Marcus Trescothick is an English cricketer and former opening batsman for the England national cricket team. He has scored centuries (100 or more runs) on 14 occasions in Test cricket and 12 times in One Day International (ODI) matches.

Trescothick's first Test century was scored against Sri Lanka at Galle International Stadium in 2001, when he made 122. He then continued to score at least one century every year until his retirement from international cricket in 2006. His highest score of 219 was made against South Africa in 2003 at The Oval, London—his only double century. He has made a century in both innings of a Test match on only one occasion, against the West Indies in 2004 at Edgbaston. Despite being the first batsman to achieve this feat at Edgbaston, Trescothick was not named Man of the Match, as Andrew Flintoff's first-innings of 167 earned him the accolade instead. During the 2005 series against Bangladesh, Trescothick scored centuries in both Test matches against the touring side, helping earn him a Man of the Series award. His 14 Test centuries have been scored at 11 grounds; nine were scored in England and the remaining five were scored at different venues. Trescothick has been dismissed twice between 90 and 99, against India in 2001 and Australia in 2005.
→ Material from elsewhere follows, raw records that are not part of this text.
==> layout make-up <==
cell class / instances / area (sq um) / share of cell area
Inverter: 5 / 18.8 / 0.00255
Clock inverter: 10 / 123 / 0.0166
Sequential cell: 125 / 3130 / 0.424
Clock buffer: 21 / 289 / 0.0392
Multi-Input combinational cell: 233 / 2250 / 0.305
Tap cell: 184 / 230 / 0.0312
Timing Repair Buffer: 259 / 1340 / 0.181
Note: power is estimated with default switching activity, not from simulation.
==> src/rtl/jk_ff_bank.sv <==
// ----------------------------------------------------------------------------
// jk_ff_bank
//   Bank of WIDTH flip-flops sharing one clock, enable and mode select.
//   Each channel behaves as a JK, T, D or SR flip-flop depending on i_mode.
//   Alongside the state the bank keeps a saturating count of individual bit
//   transitions, a one-cycle change strobe and a sticky illegal-SR flag.
//
// Ports
//   i_clk         rising-edge clock
//   i_rst         asynchronous active-low reset
//   i_en          update enable; 0 holds the bank
//   i_mode        00 JK, 01 T, 10 D, 11 SR (all channels)
//   i_j           per-channel J / T / D / S input
//   i_k           per-channel K / R input (unused in T and D)
//   i_clr_err     synchronous clear of o_sr_err (a new set wins)
//   o_y           flip-flop state
//   o_y_n         registered complement of o_y
//   o_changed     high for one cycle after any bit of o_y changed
//   o_toggle_cnt  saturating count of bit transitions
//   o_sr_err      sticky flag: S=R=1 seen in SR mode
//
// All outputs come straight from registers; there is no combinational path
// from any input to any output.
// ----------------------------------------------------------------------------
module jk_ff_bank #(
   parameter int WIDTH = 8,
   parameter int CNT_W = 8
) (
   input  logic             i_clk,
   input  logic             i_rst,
   input  logic             i_en,
   input  logic [1:0]       i_mode,
   input  logic [WIDTH-1:0] i_j,
   input  logic [WIDTH-1:0] i_k,
   input  logic             i_clr_err,
   output logic [WIDTH-1:0] o_y,
   output logic [WIDTH-1:0] o_y_n,
   output logic             o_changed,
   output logic [CNT_W-1:0] o_toggle_cnt,
   output logic             o_sr_err
);

   typedef enum logic [1:0] {
      MODE_JK = 2'b00,
      MODE_T  = 2'b01,
      MODE_D  = 2'b10,
      MODE_SR = 2'b11
   } mode_t;

   localparam int PC_W = $clog2(WIDTH + 1);
   // Sum is at least one bit wider than the counter so overflow is visible;
   // widened further if the popcount alone would not fit.
   localparam int SUM_W = (CNT_W + 1 > PC_W + 1) ? CNT_W + 1 : PC_W + 1;
   localparam logic [CNT_W-1:0] CNT_MAX = {CNT_W{1'b1}};

   logic [WIDTH-1:0] r_y;
   logic [WIDTH-1:0] r_y_n;
   logic             r_changed;
   logic [CNT_W-1:0] r_toggle_cnt;
   logic             r_sr_err;

   logic [WIDTH-1:0] w_y_next;
   logic [WIDTH-1:0] w_diff;
   logic [PC_W-1:0]  w_popcnt;
   logic [SUM_W-1:0] w_sum;
   logic [CNT_W-1:0] w_cnt_next;
   logic             w_sr_illegal;
   mode_t            w_mode;

   assign w_mode = mode_t'(i_mode);

   // Per-channel next state; an illegal SR pair simply holds that channel.
   always_comb begin
      w_y_next = r_y;
      if (i_en) begin
         for (int i = 0; i < WIDTH; i++) begin
            unique case (w_mode)
               MODE_JK: begin
                  unique case ({i_j[i], i_k[i]})
                     2'b00:   w_y_next[i] = r_y[i];
                     2'b01:   w_y_next[i] = 1'b0;
                     2'b10:   w_y_next[i] = 1'b1;
                     default: w_y_next[i] = ~r_y[i];
                  endcase
               end
               MODE_T:  w_y_next[i] = i_j[i] ? ~r_y[i] : r_y[i];
               MODE_D:  w_y_next[i] = i_j[i];
               default: begin
                  unique case ({i_j[i], i_k[i]})
                     2'b01:   w_y_next[i] = 1'b0;
                     2'b10:   w_y_next[i] = 1'b1;
                     default: w_y_next[i] = r_y[i];
                  endcase
               end
            endcase
         end
      end
   end

   assign w_diff = w_y_next ^ r_y;

   always_comb begin
      w_popcnt = '0;
      for (int i = 0; i < WIDTH; i++) begin
         w_popcnt = w_popcnt + PC_W'(w_diff[i]);
      end
   end

   assign w_sum        = SUM_W'(r_toggle_cnt) + SUM_W'(w_popcnt);
   assign w_cnt_next   = (w_sum > SUM_W'(CNT_MAX)) ? CNT_MAX : w_sum[CNT_W-1:0];
   assign w_sr_illegal = i_en && (w_mode == MODE_SR) && (|(i_j & i_k));

   always_ff @(posedge i_clk or negedge i_rst) begin
      if (!i_rst) begin
         r_y          <= '0;
         r_y_n        <= '1;
         r_changed    <= 1'b0;
         r_toggle_cnt <= '0;
         r_sr_err     <= 1'b0;
      end else begin
         r_y          <= w_y_next;
         r_y_n        <= ~w_y_next;
         r_changed    <= i_en && (|w_diff);
         r_toggle_cnt <= w_cnt_next;
         // Set has priority over a simultaneous clear.
         if (w_sr_illegal) begin
            r_sr_err <= 1'b1;
         end else if (i_clr_err) begin
            r_sr_err <= 1'b0;
         end
      end
   end

   assign o_y          = r_y;
   assign o_y_n        = r_y_n;
   assign o_changed    = r_changed;
   assign o_toggle_cnt = r_toggle_cnt;
   assign o_sr_err     = r_sr_err;

endmodule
Trescothick's 12 ODI hundreds remained a record for an English player until Joe Root went past his tally in July 2018. Trescothick passed Graham Gooch's (the previous record-holder) tally when he scored 100 not out against Bangladesh in his 100th ODI in 2005. This was also the fastest of his career, off 76 balls, the third fastest ODI century for an English batsman. Trescothick made his first ODI century against Pakistan, scoring a career-best 137. His century the following year against India in the final of the 2002 NatWest Series, along with two fifties earlier in the competition, saw him named Man of the Series. He was again named Man of the Series in the 2003 NatWest Challenge, finishing the three-match series with a century, a fifty and more than twice as many runs as any other player. Only six days later, captaining his side against South Africa, Trescothick scored another century and, alongside fellow opener Vikram Solanki, set an English record first wicket partnership of 200. His ODI hundreds have been made against 10 different opponents, on seven different grounds. Six of his centuries have been scored in London, equally split between The Oval and Lord's.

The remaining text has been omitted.